At yesterday’s University of Otago council meeting, dean of learning and teaching Prof Tim Cooper, senior lecturer of the higher education development centre Dr Russell Butson, and director of distance learning Dr Sarah Stein gave a presentation on the future of learning.

Prof Cooper said the arrival of ChatGPT in November last year "caught all universities on the hop".

ChatGPT, which stands for Chat Generative Pre-trained Transformer, is a large language model-based chatbot that enables users to refine and steer a conversation towards a desired length, format, style, level of detail and language.

"It was difficult for universities to respond to its arrival because they didn’t have a structure in place for it," Prof Cooper said.

He said disruption was coming, but he was optimistic universities could adapt to the challenge.

"Relationships are the beating heart of education.

"We need to ensure teaching at university remains relationship rich."

Prof Cooper said researchers into higher education had outlined four separate scenarios for the future of the present model: growth, constraint, collapse and transformation.

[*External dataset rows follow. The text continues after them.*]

<file path="flow/design.v">
`timescale 1ns / 1ps
module Register_File(
    input [4:0] rs,
    input [4:0] rt,
    input [4:0] Write_Reg,
    input WE,CLK,
    input [31:0] Write_Data,
    output  [31:0] Read_Data1,
    output  [31:0] Read_Data2
    ); 
    reg [31:0] registers [0:31];
    integer i;
    initial begin  
             for (i = 0; i < 32; i = i+1) registers[i] <= 0;  
            end  
   assign  Read_Data1 = rs?registers[rs]:0;
   assign  Read_Data2 = rt?registers[rt]:0;
    always@(negedge CLK )
    begin
            if(WE&&Write_Reg) begin
            registers[Write_Reg] = Write_Data;
            end
    end
endmodule
</file>
<file path="flow/run.sh">
#!/bin/bash
# OpenROAD 26Q1-2900-gdf79404cd8, Yosys 0.63+post, stock flow scripts
make -C /OpenROAD-flow-scripts/flow DESIGN_CONFIG=/design/flow/config.mk WORK_HOME=/design/flow/orfs finish
</file>
<file path="flow/config.mk">
export PLATFORM = sky130hd
export DESIGN_NAME = Register_File
export DESIGN_NICKNAME = Register_File
export VERILOG_FILES = /design/flow/design.v
export SDC_FILE = /design/flow/constraint.sdc
export NUM_CORES = 4
export LEC_CHECK = 1
export CORE_UTILIZATION = 30
</file>
<file path="flow/constraint.sdc">
current_design Register_File

set clk_period 8.8
set clk_io_pct 0.2

create_clock -name clk0 -period $clk_period [get_ports {CLK}]

set non_clock_inputs [all_inputs -no_clocks]
set_input_delay [expr $clk_period * $clk_io_pct] -clock clk0 $non_clock_inputs
set_output_delay [expr $clk_period * $clk_io_pct] -clock clk0 [all_outputs]
</file>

"The scenarios are quite opaque, because, to a degree, all of them are in play.

"Technology will change, and viruses will continue to evolve."

Technology should not distract teachers from ensuring their students have "agile minds’, Prof Cooper said.

"There’s technology, and there are humans.

"We have so many professional staff who are committed to building the conversation about what learning could look like."

Prof Cooper said a lot of the commentary about AI and ChatGPT was not too different from debates held in the 1950s about computers and "learning machines".

"The technology is now 1000 times more sophisticated, but the rhetoric is the same: that it would make the teacher redundant," he said.

"As a historian, I’m inclined to take such statements with a grain of salt."

Dr Stein said the arrival of ChatGPT also had implications for distance learning.

There needed to be "solid foundations" and investment into people and skills in order to adapt to the change, she said.

"The way a teacher guides a student through distance learning is so important," Dr Stein said.

Dr Butson said the arrival of chatbots which could cater to specific subjects were a game-changer in education, and the speed at which AI had become mainstream had caught everyone out.

"The next five years [in education] will be all about AI, as we will be flooded by developments, and the year 2024 will be about GPTs — that’s what is in front of us.

"It’s likely we will see a shift to active learning over content consumption."

Dr Butson said there would be a decline in "content-focused" online courses, as educationalists learned to leverage AI.

Prof Cooper said the teaching establishment needed to be "agile and responsible".

"At the very least, we need to produce graduates that will flourish in this changing world.

"How they respond to the new environment effectively and ethically will be so important."